▸ **Task to complete**: Type out the records that follow, exactly as given.

▸ **Data listing**:
○ ○ ○

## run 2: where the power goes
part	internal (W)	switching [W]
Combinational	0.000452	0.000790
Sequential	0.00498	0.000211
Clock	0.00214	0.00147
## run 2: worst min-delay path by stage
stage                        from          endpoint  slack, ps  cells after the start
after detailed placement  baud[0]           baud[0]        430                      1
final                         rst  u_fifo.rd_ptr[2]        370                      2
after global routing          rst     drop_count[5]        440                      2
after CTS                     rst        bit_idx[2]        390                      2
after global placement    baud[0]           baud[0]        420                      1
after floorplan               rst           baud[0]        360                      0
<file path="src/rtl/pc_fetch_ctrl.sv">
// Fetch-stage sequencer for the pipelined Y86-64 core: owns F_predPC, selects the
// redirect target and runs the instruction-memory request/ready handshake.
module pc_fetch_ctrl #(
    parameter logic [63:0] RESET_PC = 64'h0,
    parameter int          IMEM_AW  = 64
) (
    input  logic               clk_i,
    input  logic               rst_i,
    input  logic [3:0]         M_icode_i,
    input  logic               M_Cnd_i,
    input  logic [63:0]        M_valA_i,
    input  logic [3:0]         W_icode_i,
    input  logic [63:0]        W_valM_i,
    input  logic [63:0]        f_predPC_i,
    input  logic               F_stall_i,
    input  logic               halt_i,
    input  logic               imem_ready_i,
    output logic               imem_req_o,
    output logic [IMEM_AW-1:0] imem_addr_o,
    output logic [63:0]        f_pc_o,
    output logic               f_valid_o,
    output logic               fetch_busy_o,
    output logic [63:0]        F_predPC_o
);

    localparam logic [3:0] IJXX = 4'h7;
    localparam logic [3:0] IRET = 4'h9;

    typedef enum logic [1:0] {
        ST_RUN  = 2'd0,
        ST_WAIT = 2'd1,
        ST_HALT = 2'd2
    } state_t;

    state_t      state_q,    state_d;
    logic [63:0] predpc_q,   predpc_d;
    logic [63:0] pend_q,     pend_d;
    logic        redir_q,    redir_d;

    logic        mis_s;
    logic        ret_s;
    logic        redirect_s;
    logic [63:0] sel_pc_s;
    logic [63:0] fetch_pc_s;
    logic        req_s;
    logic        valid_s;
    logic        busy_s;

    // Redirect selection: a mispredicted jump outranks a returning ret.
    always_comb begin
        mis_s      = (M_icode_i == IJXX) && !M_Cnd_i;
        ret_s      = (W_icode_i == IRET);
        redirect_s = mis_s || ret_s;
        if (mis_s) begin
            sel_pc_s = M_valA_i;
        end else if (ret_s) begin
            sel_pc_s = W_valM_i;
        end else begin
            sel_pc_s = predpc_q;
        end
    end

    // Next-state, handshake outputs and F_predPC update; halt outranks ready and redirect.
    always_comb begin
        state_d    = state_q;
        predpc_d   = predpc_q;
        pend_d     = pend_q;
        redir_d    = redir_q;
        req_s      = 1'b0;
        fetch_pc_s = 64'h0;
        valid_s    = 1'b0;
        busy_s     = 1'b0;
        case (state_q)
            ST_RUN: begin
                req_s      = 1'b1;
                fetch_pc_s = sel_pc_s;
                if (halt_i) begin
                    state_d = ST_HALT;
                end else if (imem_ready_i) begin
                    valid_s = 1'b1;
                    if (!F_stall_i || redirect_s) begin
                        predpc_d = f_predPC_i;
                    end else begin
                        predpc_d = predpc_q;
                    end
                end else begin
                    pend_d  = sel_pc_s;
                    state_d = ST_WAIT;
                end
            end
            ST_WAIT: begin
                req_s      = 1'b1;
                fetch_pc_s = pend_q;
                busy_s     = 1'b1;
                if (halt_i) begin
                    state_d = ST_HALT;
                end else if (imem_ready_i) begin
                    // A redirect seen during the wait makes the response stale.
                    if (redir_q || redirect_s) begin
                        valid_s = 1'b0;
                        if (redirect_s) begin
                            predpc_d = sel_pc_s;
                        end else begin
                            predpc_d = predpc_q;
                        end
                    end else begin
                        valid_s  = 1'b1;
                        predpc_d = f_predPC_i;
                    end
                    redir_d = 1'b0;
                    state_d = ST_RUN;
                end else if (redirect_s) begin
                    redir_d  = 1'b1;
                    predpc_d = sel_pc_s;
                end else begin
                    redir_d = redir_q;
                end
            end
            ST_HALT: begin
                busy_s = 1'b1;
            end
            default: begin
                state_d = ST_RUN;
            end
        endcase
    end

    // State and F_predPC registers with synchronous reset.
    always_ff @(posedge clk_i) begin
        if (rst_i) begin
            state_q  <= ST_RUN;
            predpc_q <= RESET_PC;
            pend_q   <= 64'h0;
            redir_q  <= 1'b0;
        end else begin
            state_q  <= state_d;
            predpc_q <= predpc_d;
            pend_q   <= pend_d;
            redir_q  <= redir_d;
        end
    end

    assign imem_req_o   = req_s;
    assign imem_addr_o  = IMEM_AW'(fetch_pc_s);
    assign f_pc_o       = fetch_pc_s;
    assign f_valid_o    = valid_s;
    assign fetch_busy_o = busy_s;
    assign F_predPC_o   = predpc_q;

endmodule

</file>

○ ○ ○

▸ **Result below**:
## run 2: where the power goes
part	internal (W)	switching [W]
Combinational	0.000452	0.000790
Sequential	0.00498	0.000211
Clock	0.00214	0.00147
## run 2: worst min-delay path by stage
stage                        from          endpoint  slack, ps  cells after the start
after detailed placement  baud[0]           baud[0]        430                      1
final                         rst  u_fifo.rd_ptr[2]        370                      2
after global routing          rst     drop_count[5]        440                      2
after CTS                     rst        bit_idx[2]        390                      2
after global placement    baud[0]           baud[0]        420                      1
after floorplan               rst           baud[0]        360                      0
<file path="src/rtl/pc_fetch_ctrl.sv">
// Fetch-stage sequencer for the pipelined Y86-64 core: owns F_predPC, selects the
// redirect target and runs the instruction-memory request/ready handshake.
module pc_fetch_ctrl #(
    parameter logic [63:0] RESET_PC = 64'h0,
    parameter int          IMEM_AW  = 64
) (
    input  logic               clk_i,
    input  logic               rst_i,
    input  logic [3:0]         M_icode_i,
    input  logic               M_Cnd_i,
    input  logic [63:0]        M_valA_i,
    input  logic [3:0]         W_icode_i,
    input  logic [63:0]        W_valM_i,
    input  logic [63:0]        f_predPC_i,
    input  logic               F_stall_i,
    input  logic               halt_i,
    input  logic               imem_ready_i,
    output logic               imem_req_o,
    output logic [IMEM_AW-1:0] imem_addr_o,
    output logic [63:0]        f_pc_o,
    output logic               f_valid_o,
    output logic               fetch_busy_o,
    output logic [63:0]        F_predPC_o
);

    localparam logic [3:0] IJXX = 4'h7;
    localparam logic [3:0] IRET = 4'h9;

    typedef enum logic [1:0] {
        ST_RUN  = 2'd0,
        ST_WAIT = 2'd1,
        ST_HALT = 2'd2
    } state_t;

    state_t      state_q,    state_d;
    logic [63:0] predpc_q,   predpc_d;
    logic [63:0] pend_q,     pend_d;
    logic        redir_q,    redir_d;

    logic        mis_s;
    logic        ret_s;
    logic        redirect_s;
    logic [63:0] sel_pc_s;
    logic [63:0] fetch_pc_s;
    logic        req_s;
    logic        valid_s;
    logic        busy_s;

    // Redirect selection: a mispredicted jump outranks a returning ret.
    always_comb begin
        mis_s      = (M_icode_i == IJXX) && !M_Cnd_i;
        ret_s      = (W_icode_i == IRET);
        redirect_s = mis_s || ret_s;
        if (mis_s) begin
            sel_pc_s = M_valA_i;
        end else if (ret_s) begin
            sel_pc_s = W_valM_i;
        end else begin
            sel_pc_s = predpc_q;
        end
    end

    // Next-state, handshake outputs and F_predPC update; halt outranks ready and redirect.
    always_comb begin
        state_d    = state_q;
        predpc_d   = predpc_q;
        pend_d     = pend_q;
        redir_d    = redir_q;
        req_s      = 1'b0;
        fetch_pc_s = 64'h0;
        valid_s    = 1'b0;
        busy_s     = 1'b0;
        case (state_q)
            ST_RUN: begin
                req_s      = 1'b1;
                fetch_pc_s = sel_pc_s;
                if (halt_i) begin
                    state_d = ST_HALT;
                end else if (imem_ready_i) begin
                    valid_s = 1'b1;
                    if (!F_stall_i || redirect_s) begin
                        predpc_d = f_predPC_i;
                    end else begin
                        predpc_d = predpc_q;
                    end
                end else begin
                    pend_d  = sel_pc_s;
                    state_d = ST_WAIT;
                end
            end
            ST_WAIT: begin
                req_s      = 1'b1;
                fetch_pc_s = pend_q;
                busy_s     = 1'b1;
                if (halt_i) begin
                    state_d = ST_HALT;
                end else if (imem_ready_i) begin
                    // A redirect seen during the wait makes the response stale.
                    if (redir_q || redirect_s) begin
                        valid_s = 1'b0;
                        if (redirect_s) begin
                            predpc_d = sel_pc_s;
                        end else begin
                            predpc_d = predpc_q;
                        end
                    end else begin
                        valid_s  = 1'b1;
                        predpc_d = f_predPC_i;
                    end
                    redir_d = 1'b0;
                    state_d = ST_RUN;
                end else if (redirect_s) begin
                    redir_d  = 1'b1;
                    predpc_d = sel_pc_s;
                end else begin
                    redir_d = redir_q;
                end
            end
            ST_HALT: begin
                busy_s = 1'b1;
            end
            default: begin
                state_d = ST_RUN;
            end
        endcase
    end

    // State and F_predPC registers with synchronous reset.
    always_ff @(posedge clk_i) begin
        if (rst_i) begin
            state_q  <= ST_RUN;
            predpc_q <= RESET_PC;
            pend_q   <= 64'h0;
            redir_q  <= 1'b0;
        end else begin
            state_q  <= state_d;
            predpc_q <= predpc_d;
            pend_q   <= pend_d;
            redir_q  <= redir_d;
        end
    end

    assign imem_req_o   = req_s;
    assign imem_addr_o  = IMEM_AW'(fetch_pc_s);
    assign f_pc_o       = fetch_pc_s;
    assign f_valid_o    = valid_s;
    assign fetch_busy_o = busy_s;
    assign F_predPC_o   = predpc_q;

endmodule

</file>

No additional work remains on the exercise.